(Recorded data)

### src/design/ssd_pkg.sv
package ssd_pkg;
  // ------------------------------------------------------------
  // opcode encodings
  // ------------------------------------------------------------
  localparam logic [7:0] OP_NOP = 8'h00;
  localparam logic [2:0] OP_GRP_WRITE = 3'h0;
  localparam logic [2:0] OP_GRP_READ = 3'h1;
  localparam logic [6:0] OP_VELOCITY = 7'h28;
  localparam logic [6:0] OP_PULSE_MODE = 7'h2C;
  localparam logic [6:0] OP_REL_TRAVEL = 7'h20;
  localparam logic [7:0] OP_ABS_SEEK = 8'h60;
  localparam logic [6:0] OP_DIR_SEEK = 7'h34;
  localparam logic [7:0] OP_SEEK_ZERO = 8'h70;
  localparam logic [7:0] OP_SEEK_SAVED = 8'h78;
  localparam logic [7:0] OP_SWITCH_MASK = 8'hF6;
  localparam logic [7:0] OP_SEEK_SWITCH = 8'h82;
  localparam logic [7:0] OP_BACK_OFF = 8'h92;
  localparam logic [7:0] OP_RAMP_HALT = 8'hB0;
  localparam logic [7:0] OP_INST_HALT = 8'hB8;
  localparam logic [7:0] OP_RAMP_FLOAT = 8'hA0;
  localparam logic [7:0] OP_INST_FLOAT = 8'hA8;
  localparam logic [7:0] OP_FLAGS_READ = 8'hD0;
  localparam logic [7:0] OP_ZERO_POS = 8'hD8;
  localparam logic [7:0] OP_FULL_REINIT = 8'hC0;

  // ------------------------------------------------------------
  // lengths, selectors, status layout
  // ------------------------------------------------------------
  localparam logic [1:0] ARG_LEN_MOTION = 2'h3;
  localparam logic [1:0] FLAGS_LEN = 2'h2;
  localparam logic [4:0] STATUS_SEL = 5'h19;
  localparam int RATE_W = 20;
  localparam int TRAVEL_W = 22;
  localparam int FLAG_UV = 0;
  localparam int FLAG_OC = 1;
  localparam int FLAG_STALL = 2;
  localparam int FLAG_THERM = 3;
  localparam int FLAG_BAD = 4;
  localparam int FLAG_SW = 5;
  localparam int NUM_FLAGS = 6;
  localparam logic [2:0] BIT_CNT_FULL = 3'h7;
  localparam logic [7:0] ZERO_BYTE = 8'h00;

  // decoder states
  typedef enum logic [2:0] {
    ST_OPCODE = 3'b001,
    ST_DECODE = 3'b010,
    ST_ARGS = 3'b100
  } ssd_state_e;
endpackage

### src/design/ssd_decoder.sv
`timescale 1ns/1ps
// How it works
// - one opcode, then zero to three argument bytes
// - idle reply bytes are all zero
// - read replies register bytes, most significant first
// - new read aborts and replaces pending reply
// - unknown opcode ignored, bad request flagged
// - 000 selector writes, 001 selector reads
// - write value arrives MSB first, then stored
// - read-only write flagged at opcode end
// - unmet condition write flagged at last byte
// - nonexistent register write flagged at opcode end
// - read value captured at decode, always readable
// - nonexistent register read flagged at opcode end
// - velocity takes 20-bit rate, top nibble ignored
// - rate clamped between lower and upper limits
// - velocity always accepted, busy low until reached
// - pulse mode sets flag, phase reads stopped
// - pulse mode left only by motion commands
// - pulse mode keeps busy, rejected while running
// - relative travel 22-bit count, rejected while running
// - phase encoding reported, status writes flagged
// - positioning opcodes decoded with act and direction
// - halt, float, flags, zero, reinit decoded; reserved rejected
// - latched flags held until flags read clears
// - status busy bit copies the busy pin one cycle later
module ssd_decoder (
  input wire logic clk_sys,
  input wire logic rst,
  input wire logic spi_sck,
  input wire logic spi_cs_n,
  input wire logic spi_mosi,
  output logic spi_miso,
  output logic spi_miso_oe_n,
  output logic [4:0] reg_sel,
  input wire logic [1:0] reg_len,
  input wire logic reg_read_only,
  input wire logic reg_cond_ok,
  input wire logic [23:0] reg_rd_data,
  output logic reg_wr,
  output logic [23:0] reg_wr_data,
  output logic motion_cmd,
  output logic [7:0] motion_code,
  output logic [23:0] motion_arg,
  input wire logic [ssd_pkg::RATE_W-1:0] upper_rate_limit,
  input wire logic [ssd_pkg::RATE_W-1:0] lower_rate_limit,
  input wire logic motor_running,
  input wire logic motion_done,
  input wire logic [1:0] engine_phase,
  input wire logic bridges_floating,
  input wire logic [ssd_pkg::NUM_FLAGS-1:0] flag_event,
  output logic busy,
  output logic pulse_mode_flag,
  output logic [1:0] motion_phase,
  output logic [15:0] status_word,
  output logic [ssd_pkg::NUM_FLAGS-1:0] latched_flags
);
  import ssd_pkg::*;

  // ------------------------------------------------------------
  // opcode classification
  // ------------------------------------------------------------
  function automatic logic is_motion(input logic [7:0] op);
    is_motion = (op[7:1] == OP_VELOCITY) || (op[7:1] == OP_REL_TRAVEL) ||
                (op == OP_ABS_SEEK) || (op[7:1] == OP_DIR_SEEK) ||
                (op == OP_SEEK_ZERO) || (op == OP_SEEK_SAVED) ||
                ((op & OP_SWITCH_MASK) == OP_SEEK_SWITCH) ||
                ((op & OP_SWITCH_MASK) == OP_BACK_OFF) ||
                (op == OP_RAMP_HALT) || (op == OP_INST_HALT) ||
                (op == OP_RAMP_FLOAT) || (op == OP_INST_FLOAT);
  endfunction

  // positioning opcodes that need the previous motion finished
  function automatic logic needs_idle(input logic [7:0] op);
    needs_idle = (op == OP_ABS_SEEK) || (op[7:1] == OP_DIR_SEEK) ||
                 (op == OP_SEEK_ZERO) || (op == OP_SEEK_SAVED);
  endfunction

  function automatic logic has_args(input logic [7:0] op);
    has_args = (op[7:1] == OP_VELOCITY) || (op[7:1] == OP_REL_TRAVEL) ||
               (op == OP_ABS_SEEK) || (op[7:1] == OP_DIR_SEEK) ||
               ((op & OP_SWITCH_MASK) == OP_SEEK_SWITCH);
  endfunction

  // ------------------------------------------------------------
  // pin synchronisers and edge detection
  // ------------------------------------------------------------
  logic [2:0] pin_s1_reg, pin_s2_reg, pin_s3_reg;
  logic [2:0] pin_s1_next, pin_s2_next, pin_s3_next;
  logic sck_rise, sck_fall, cs_fall, cs_rise;

  always_comb begin
    pin_s1_next = {spi_mosi, spi_cs_n, spi_sck};
    pin_s2_next = pin_s1_reg;
    pin_s3_next = pin_s2_reg;
    sck_rise = pin_s2_reg[0] && !pin_s3_reg[0] && !pin_s2_reg[1];
    sck_fall = !pin_s2_reg[0] && pin_s3_reg[0] && !pin_s2_reg[1];
    cs_fall = !pin_s2_reg[1] && pin_s3_reg[1];
    cs_rise = pin_s2_reg[1] && !pin_s3_reg[1];
  end

  always_ff @(posedge clk_sys) begin
    if (rst) begin
      pin_s1_reg <= 3'h3;
      pin_s2_reg <= 3'h3;
      pin_s3_reg <= 3'h3;
    end else begin
      pin_s1_reg <= pin_s1_next;
      pin_s2_reg <= pin_s2_next;
      pin_s3_reg <= pin_s3_next;
    end
  end

  // ------------------------------------------------------------
  // byte shifter: sample on rising, drive on falling
  // ------------------------------------------------------------
  logic [7:0] rx_reg, rx_next, tx_reg, tx_next;
  logic [3:0] bits_reg, bits_next;
  logic miso_reg, miso_next, oe_n_reg, oe_n_next;
  logic byte_done;
  logic [23:0] resp_reg, resp_next;
  logic [1:0] resp_cnt_reg, resp_cnt_next;
  logic load_resp;
  logic [23:0] load_data;
  logic [1:0] load_len;

  always_comb begin
    rx_next = rx_reg;
    tx_next = tx_reg;
    bits_next = bits_reg;
    miso_next = miso_reg;
    oe_n_next = pin_s2_reg[1];
    resp_next = resp_reg;
    resp_cnt_next = resp_cnt_reg;
    byte_done = cs_rise && (bits_reg == 4'h8);
    if (cs_fall) begin
      bits_next = 4'h0;
      if (resp_cnt_reg != 2'h0) begin
        tx_next = resp_reg[23:16];
        resp_next = {resp_reg[15:0], ZERO_BYTE};
        resp_cnt_next = resp_cnt_reg - 2'h1;
      end else begin
        tx_next = ZERO_BYTE;
      end
      miso_next = tx_next[7];
    end else if (sck_fall && bits_reg != 4'h0) begin
      tx_next = {tx_reg[6:0], 1'b0};
      miso_next = tx_reg[6];
    end
    if (sck_rise && bits_reg != 4'h8) begin
      rx_next = {rx_reg[6:0], pin_s2_reg[2]};
      bits_next = bits_reg + 4'h1;
    end
    // a fresh response replaces whatever is still queued
    if (load_resp) begin
      resp_next = load_data;
      resp_cnt_next = load_len;
    end
  end

  always_ff @(posedge clk_sys) begin
    if (rst) begin
      rx_reg <= ZERO_BYTE;
      tx_reg <= ZERO_BYTE;
      bits_reg <= 4'h0;
      miso_reg <= 1'b0;
      oe_n_reg <= 1'b1;
      resp_reg <= 24'h000000;
      resp_cnt_reg <= 2'h0;
    end else begin
      rx_reg <= rx_next;
      tx_reg <= tx_next;
      bits_reg <= bits_next;
      miso_reg <= miso_next;
      oe_n_reg <= oe_n_next;
      resp_reg <= resp_next;
      resp_cnt_reg <= resp_cnt_next;
    end
  end

  // ------------------------------------------------------------
  // command decoder
  // ------------------------------------------------------------
  ssd_state_e state_reg, state_next;
  logic [7:0] op_reg, op_next;
  logic [1:0] args_left_reg, args_left_next;
  logic [23:0] arg_reg, arg_next;
  logic reject_reg, reject_next;
  logic [4:0] sel_reg, sel_next;
  logic wr_reg, wr_next, mcmd_reg, mcmd_next;
  logic [23:0] wr_data_reg, wr_data_next, marg_reg, marg_next;
  logic [7:0] mcode_reg, mcode_next;
  logic busy_reg, busy_next, pulse_reg, pulse_next;
  logic [1:0] phase_reg, phase_next;
  logic [NUM_FLAGS-1:0] flags_reg, flags_next;
  logic [15:0] status_reg, status_next;
  logic bad, clear_flags, execute;
  logic [23:0] exe_arg;
  logic [RATE_W-1:0] rate;

  always_comb begin
    state_next = state_reg;
    op_next = op_reg;
    args_left_next = args_left_reg;
    arg_next = arg_reg;
    reject_next = reject_reg;
    sel_next = sel_reg;
    bad = 1'b0;
    clear_flags = 1'b0;
    execute = 1'b0;
    exe_arg = arg_reg;
    load_resp = 1'b0;
    load_data = 24'h000000;
    load_len = 2'h0;
    unique case (state_reg)
      ST_OPCODE: begin
        if (byte_done) begin
          op_next = rx_reg;
          sel_next = rx_reg[4:0];
          arg_next = 24'h000000;
          reject_next = 1'b0;
          state_next = ST_DECODE;
        end
      end
      ST_DECODE: begin
        state_next = ST_OPCODE;
        if (op_reg == OP_NOP) begin
          state_next = ST_OPCODE;
        end else if (op_reg[7:5] == OP_GRP_WRITE) begin
          if (reg_len == 2'h0 || reg_read_only || sel_reg == STATUS_SEL) begin
            bad = 1'b1;
          end else begin
            args_left_next = reg_len;
            state_next = ST_ARGS;
          end
        end else if (op_reg[7:5] == OP_GRP_READ) begin
          if (sel_reg == STATUS_SEL) begin
            load_resp = 1'b1;
            load_data = {status_reg, ZERO_BYTE};
            load_len = FLAGS_LEN;
          end else if (reg_len == 2'h0) begin
            bad = 1'b1;
          end else begin
            load_resp = 1'b1;
            load_data = reg_rd_data << ((2'h3 - reg_len) * 8);
            load_len = reg_len;
          end
        end else if (op_reg == OP_FLAGS_READ) begin
          load_resp = 1'b1;
          load_data = {status_reg, ZERO_BYTE};
          load_len = FLAGS_LEN;
          clear_flags = 1'b1;
        end else if (op_reg[7:1] == OP_PULSE_MODE) begin
          bad = motor_running;
          execute = !motor_running;
        end else if (op_reg == OP_ZERO_POS) begin
          execute = 1'b1;
        end else if (op_reg == OP_FULL_REINIT) begin
          bad = !bridges_floating;
          execute = bridges_floating;
        end else if (is_motion(op_reg)) begin
          // busy-gated motion still consumes its arguments
          reject_next = ((op_reg[7:1] == OP_REL_TRAVEL) && motor_running) ||
                        (needs_idle(op_reg) && !busy_reg);
          bad = reject_next;
          if (has_args(op_reg)) begin
            args_left_next = ARG_LEN_MOTION;
            state_next = ST_ARGS;
          end else begin
            execute = !reject_next;
          end
        end else begin
          bad = 1'b1;
        end
      end
      ST_ARGS: begin
        if (byte_done) begin
          arg_next = {arg_reg[15:0], rx_reg};
          args_left_next = args_left_reg - 2'h1;
          if (args_left_reg == 2'h1) begin
            state_next = ST_OPCODE;
            exe_arg = arg_next;
            if (op_reg[7:5] == OP_GRP_WRITE && !reg_cond_ok) begin
              bad = 1'b1;
            end else begin
              execute = !reject_reg;
            end
          end
        end
      end
      default: state_next = ST_OPCODE;
    endcase
  end

  // ------------------------------------------------------------
  // dispatch, busy, pulse mode and latched flags
  // ------------------------------------------------------------
  always_comb begin
    rate = exe_arg[RATE_W-1:0];
    if (rate > upper_rate_limit) begin
      rate = upper_rate_limit;
    end else if (rate < lower_rate_limit) begin
      rate = lower_rate_limit;
    end
    wr_next = 1'b0;
    wr_data_next = wr_data_reg;
    mcmd_next = 1'b0;
    mcode_next = mcode_reg;
    marg_next = marg_reg;
    busy_next = busy_reg || motion_done;
    pulse_next = pulse_reg;
    if (execute && op_reg[7:5] == OP_GRP_WRITE) begin
      wr_next = 1'b1;
      wr_data_next = exe_arg;
    end else if (execute) begin
      mcmd_next = 1'b1;
      mcode_next = op_reg;
      marg_next = exe_arg;
      if (op_reg[7:1] == OP_VELOCITY) begin
        marg_next = {{(24 - RATE_W){1'b0}}, rate};
      end else if (op_reg[7:1] == OP_REL_TRAVEL) begin
        marg_next = {{(24 - TRAVEL_W){1'b0}}, exe_arg[TRAVEL_W-1:0]};
      end
      if (op_reg[7:1] == OP_PULSE_MODE) begin
        pulse_next = 1'b1;
      end else if (is_motion(op_reg)) begin
        busy_next = 1'b0;
        pulse_next = 1'b0;
      end
    end
    phase_next = pulse_next ? 2'h0 : engine_phase;
    flags_next = clear_flags ? '0 : flags_reg;
    flags_next = flags_next | flag_event;
    flags_next[FLAG_BAD] = flags_next[FLAG_BAD] | bad;
    status_next = {flags_reg, pulse_reg, phase_reg, busy_reg, bridges_floating, 5'h00};
  end

  always_ff @(posedge clk_sys) begin
    if (rst) begin
      state_reg <= ST_OPCODE;
      op_reg <= ZERO_BYTE;
      args_left_reg <= 2'h0;
      arg_reg <= 24'h000000;
      reject_reg <= 1'b0;
      sel_reg <= 5'h00;
      wr_reg <= 1'b0;
      wr_data_reg <= 24'h000000;
      mcmd_reg <= 1'b0;
      mcode_reg <= ZERO_BYTE;
      marg_reg <= 24'h000000;
      busy_reg <= 1'b1;
      pulse_reg <= 1'b0;
      phase_reg <= 2'h0;
      flags_reg <= '0;
      status_reg <= 16'h0000;
    end else begin
      state_reg <= state_next;
      op_reg <= op_next;
      args_left_reg <= args_left_next;
      arg_reg <= arg_next;
      reject_reg <= reject_next;
      sel_reg <= sel_next;
      wr_reg <= wr_next;
      wr_data_reg <= wr_data_next;
      mcmd_reg <= mcmd_next;
      mcode_reg <= mcode_next;
      marg_reg <= marg_next;
      busy_reg <= busy_next;
      pulse_reg <= pulse_next;
      phase_reg <= phase_next;
      flags_reg <= flags_next;
      status_reg <= status_next;
    end
  end

  // ------------------------------------------------------------
  // outputs straight from flops
  // ------------------------------------------------------------
  assign spi_miso = miso_reg;
  assign spi_miso_oe_n = oe_n_reg;
  assign reg_sel = sel_reg;
  assign reg_wr = wr_reg;
  assign reg_wr_data = wr_data_reg;
  assign motion_cmd = mcmd_reg;
  assign motion_code = mcode_reg;
  assign motion_arg = marg_reg;
  assign busy = busy_reg;
  assign pulse_mode_flag = pulse_reg;
  assign motion_phase = phase_reg;
  assign status_word = status_reg;
  assign latched_flags = flags_reg;
endmodule

### config.mk
export PLATFORM = sky130hd
export DESIGN_NAME = ssd_decoder
export DESIGN_NICKNAME = d
export VERILOG_FILES = /design/src/design/ssd_pkg.sv /design/src/design/ssd_decoder.sv
export SDC_FILE = /design/constraint.sdc
export NUM_CORES = 1
export LEC_CHECK = 0
export ABC_AREA = 1
export BUFFER_PORTS_ARGS = -buffer_cell sky130_fd_sc_hd__buf_2
export CORE_ASPECT_RATIO = 0.75
export CORE_MARGIN = 3
export CORE_UTILIZATION = 42
export CTS_BUF_LIST = sky130_fd_sc_hd__clkbuf_4 sky130_fd_sc_hd__clkbuf_8
export DETAILED_ROUTE_END_ITERATION = 6
export SKIP_CTS_REPAIR_TIMING = 1
export SLEW_MARGIN = 20
export SYNTH_ARGS = -nofsm -noshare
export SYNTH_HDL_FRONTEND = slang
export SYNTH_SLANG_ARGS = --single-unit
### constraint.sdc
create_clock -name clk_sys -period 4.3 [get_ports clk_sys]
set_input_delay 0.43 -clock clk_sys [delete_from_list [all_inputs] [get_ports clk_sys]]
set_output_delay 0.43 -clock clk_sys [all_outputs]
set_load 0.005 [all_outputs]
==> qor.csv <==
metric;value;unit
global-route wire length before repair;46.7;mm
Root Driver;clkbuf_8;
vias per cell;5.28;
flops & latches, synth;171;
WL/cell;17.0;um
Setup Skew;0.0216;ns
PD cells;283;mW/mm^2
worst min path class;primary input to flip-flop;
num rows;46;
post-route ant nets;0;
CTS Buf Count;17;
io pins;175;
Multi-input gate area;0.00474;sq mm
GR peak layer;met1;
sequential area share after synthesis;37.6;%
Reg area;0.00342;sq mm
startpoint types;flip-flop;
Slew Limit Fails;0;
M3 GR Usage;4.99;%
DP HPWL;22.2;mm
RSZ-0062 raised after global routing;no;
Initial Utilization;42.9;%
Crit Path Max Fanout;20;
CTS tree;built;
die area;0.0235;sq mm
Die Span Y;134;um
GR Util met2;33.3;%
CP most frequent cell;nand2_1;
warnings from Yosys;0;
share of layout cells above drive strength 1;17.8;%
drt total wl;29.8;mm
Bufs on Longest Clock Path;2;
non-filler instance count after layout;1750;
Synth Cell Area;0.00911;sq mm
placed cell count;1718;
# DRC;0;
Layout Nets;1576;
crit-path max cell delay;0.55;ns
Power Total;2.96;mW
Die Wd;176;um
fill cell count;2221;
Max Freq;249;MHz
GRT Util Overall;25.0;%
M1 GR Usage;40.2;%
Fin. Hold Viols;0;
Critical Path Slowest Stage Cell;nand2_1;
final critical-path share of the clock period;93.2;%
post-layout min period;4.01;ns
relative slew slack;40.8;%
sum of negative setup slack;0;ns
Lkg Pwr;4.89;nW
diode count;0;
WP data arrival;4.42;ns
Reg clk slew, reported paths;0.11;ns
Final Wtd Congestion;0.964;
max_cap viols;0;
vias in the first global route;8323;
Final setup viols;0;
synthesized instance count;1322;
grt ovf;0;
Critical Path RT;4.71;ns
Worst Setup End Kind;flip-flop;
Post-Syn Area per Cell;6.89;sq um
Max H-tree Level;4;
Setup CP Type;flip-flop to flip-flop;
vias post-DR;9237;
Port Buf Inserts;169;
first-pass iteration count of the detailed router;5;
clk sinks;171;
Skew-Pair Late Insertion Delay;0.47;ns
worst slew pin tran;0.888;ns
P&R area growth vs syn;14.7;%
Peak VDD IR;0.000148;V
largest net degree at the start of global routing;77;
initial antenna violation count;0;
Core Footprint;0.0212;sq mm
CP Cell Sequence;inv_1 -> ha_1 -> nand3_2 -> nor2_4 -> nand3_4 -> clkinvlp_4 -> buf_4 -> nand2_1 -> and2_1 -> inv_1 -> ha_1 -> a21oi_1 -> o21ai_0 -> nand2_1 -> o211ai_1 -> a21oi_1 -> nand2_1 -> nand2_1 -> nand3_1 -> nand2_1 -> nand2_1 -> a21oi_1;
Initial DRC Count;912;
post-synth cell types;49;
run status;complete, no violations;
-- final cells by class --
cell class	instances	share of cell area (%)
Sequential cell	171	32.8
Timing Repair Buffer	185	9.27
Clock buffer	19	2.44
Inverter	150	5.42
Multi-Input combinational cell	924	45.4
Tap cell	288	3.45
Clock inverter	13	1.26
-- path summary, 6_finish.rpt --
check,start,to,slack (ns),cells after the start
max,bits_reg[0],motion_arg[11],0.29,22
min,spi_mosi,pin_s1_reg[2],0.16,3
max reg2reg,bits_reg[0],motion_arg[11],0.29,22
min reg2reg,pin_s1_reg[2],pin_s2_reg[2],0.41,2
-- cells by family (layout without fill, tap and decap cells) --
group,count (synthesis),after routing,share of synthesized area [%]
AND/OR/NAND/NOR,598,598,28.7
AO/OA/AOI/OAI,275,275,16.9
buffers and inverters,231,367,10.6
flip-flops,171,171,37.6
adder cells (fa/ha/maj),43,43,5.90
multiplexers,3,3,0.330
other,1,5,0.0412
-- where the power goes --
part | internal, mW | total [mW] | switching (mW)
combinational | 0.0751 | 0.192 | 0.117
sequential | 1.60 | 1.61 | 0.00974
clock | 0.495 | 1.16 | 0.660
total | 2.17 | 2.96 | 0.787
-- worst max-delay path, delay by kind of cell (launching register included) --
family / cells / cell delay (ns)
adder cells (fa/ha/maj): 2 / 0.44
AND/OR/NAND/NOR: 11 / 1.78
AO/OA/AOI/OAI: 5 / 0.63
flip-flops: 1 / 0.35
buffers and inverters: 4 / 0.74
-- cell usage in the layout (no fill, tap or decap), drive strengths merged, types with 2 or more instances in the layout --
cell type	instances
and3	2
or2	11
clkinvlp	3
nand3	142
and2	5
buf	185
clkbuf	19
clkinv	5
nand2	318
o21a	5
o22ai	3
ha	43
a221o	4
a221oi	8
nor2	90
a311oi	2
dfxtp	171
a31oi	10
o211ai	9
a21oi	157
mux2i	3
inv	154
nand4	11
o21ai	65
a211oi	5
a22oi	2
conb	5
nor3	16
-- synth_stat cells (all sizes together) --
| cell type | n | share of area, % |
|---|---|---|
| nor3 | 16 | 0.99 |
| a22oi | 2 | 0.16 |
| a21o | 1 | 0.082 |
| a311oi | 2 | 0.19 |
| a2111oi | 1 | 0.16 |
| clkinv | 1 | 0.041 |
| a32oi | 1 | 0.096 |
| o31ai | 1 | 0.082 |
| o21ai | 65 | 3.6 |
| nor4b | 1 | 0.096 |
| o211ai | 9 | 0.74 |
| a31oi | 10 | 0.69 |
| and2 | 5 | 0.34 |
| clkbuf | 46 | 1.9 |
| o21a | 5 | 0.41 |
| and3 | 2 | 0.14 |
| nand3b | 1 | 0.082 |
| nand4 | 11 | 0.82 |
| o22ai | 3 | 0.21 |
| a21oi | 157 | 8.7 |
| mux2i | 3 | 0.33 |
| inv | 149 | 6.1 |
| ha | 43 | 5.9 |
| buf | 35 | 2.5 |
| a211oi | 5 | 0.41 |
| a221o | 4 | 0.44 |
| or3 | 1 | 0.069 |
| conb | 1 | 0.041 |
| o2bb2ai | 1 | 0.096 |
| nand3 | 142 | 8.1 |
| or2 | 11 | 0.76 |
| a221oi | 8 | 0.77 |
| dfxtp | 171 | 38 |
| nor2 | 90 | 4.1 |
| nand2 | 318 | 13 |
-- through the flow --
stage          hold slack, ns  cell area (sq um)  util [%]  setup slack [ns]
2_1_floorplan           0.388               9130         -              1.09
3_3_place_gp            0.391              10100      47.3             0.337
3_5_place_dp            0.400              10100      47.3             0.221
4_1_cts                 0.132              10400      49.2             0.218
5_1_grt                 0.142              10500      49.2            0.0782
6_report                0.158              10500      49.2             0.291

- _Exercise brief_: Verbatim output is expected for the lines from the start of the data to the line in which "ST_ARGS = 3'b100" appears, both included.

- _Response box_:
### src/design/ssd_pkg.sv
package ssd_pkg;
  // ------------------------------------------------------------
  // opcode encodings
  // ------------------------------------------------------------
  localparam logic [7:0] OP_NOP = 8'h00;
  localparam logic [2:0] OP_GRP_WRITE = 3'h0;
  localparam logic [2:0] OP_GRP_READ = 3'h1;
  localparam logic [6:0] OP_VELOCITY = 7'h28;
  localparam logic [6:0] OP_PULSE_MODE = 7'h2C;
  localparam logic [6:0] OP_REL_TRAVEL = 7'h20;
  localparam logic [7:0] OP_ABS_SEEK = 8'h60;
  localparam logic [6:0] OP_DIR_SEEK = 7'h34;
  localparam logic [7:0] OP_SEEK_ZERO = 8'h70;
  localparam logic [7:0] OP_SEEK_SAVED = 8'h78;
  localparam logic [7:0] OP_SWITCH_MASK = 8'hF6;
  localparam logic [7:0] OP_SEEK_SWITCH = 8'h82;
  localparam logic [7:0] OP_BACK_OFF = 8'h92;
  localparam logic [7:0] OP_RAMP_HALT = 8'hB0;
  localparam logic [7:0] OP_INST_HALT = 8'hB8;
  localparam logic [7:0] OP_RAMP_FLOAT = 8'hA0;
  localparam logic [7:0] OP_INST_FLOAT = 8'hA8;
  localparam logic [7:0] OP_FLAGS_READ = 8'hD0;
  localparam logic [7:0] OP_ZERO_POS = 8'hD8;
  localparam logic [7:0] OP_FULL_REINIT = 8'hC0;

  // ------------------------------------------------------------
  // lengths, selectors, status layout
  // ------------------------------------------------------------
  localparam logic [1:0] ARG_LEN_MOTION = 2'h3;
  localparam logic [1:0] FLAGS_LEN = 2'h2;
  localparam logic [4:0] STATUS_SEL = 5'h19;
  localparam int RATE_W = 20;
  localparam int TRAVEL_W = 22;
  localparam int FLAG_UV = 0;
  localparam int FLAG_OC = 1;
  localparam int FLAG_STALL = 2;
  localparam int FLAG_THERM = 3;
  localparam int FLAG_BAD = 4;
  localparam int FLAG_SW = 5;
  localparam int NUM_FLAGS = 6;
  localparam logic [2:0] BIT_CNT_FULL = 3'h7;
  localparam logic [7:0] ZERO_BYTE = 8'h00;

  // decoder states
  typedef enum logic [2:0] {
    ST_OPCODE = 3'b001,
    ST_DECODE = 3'b010,
    ST_ARGS = 3'b100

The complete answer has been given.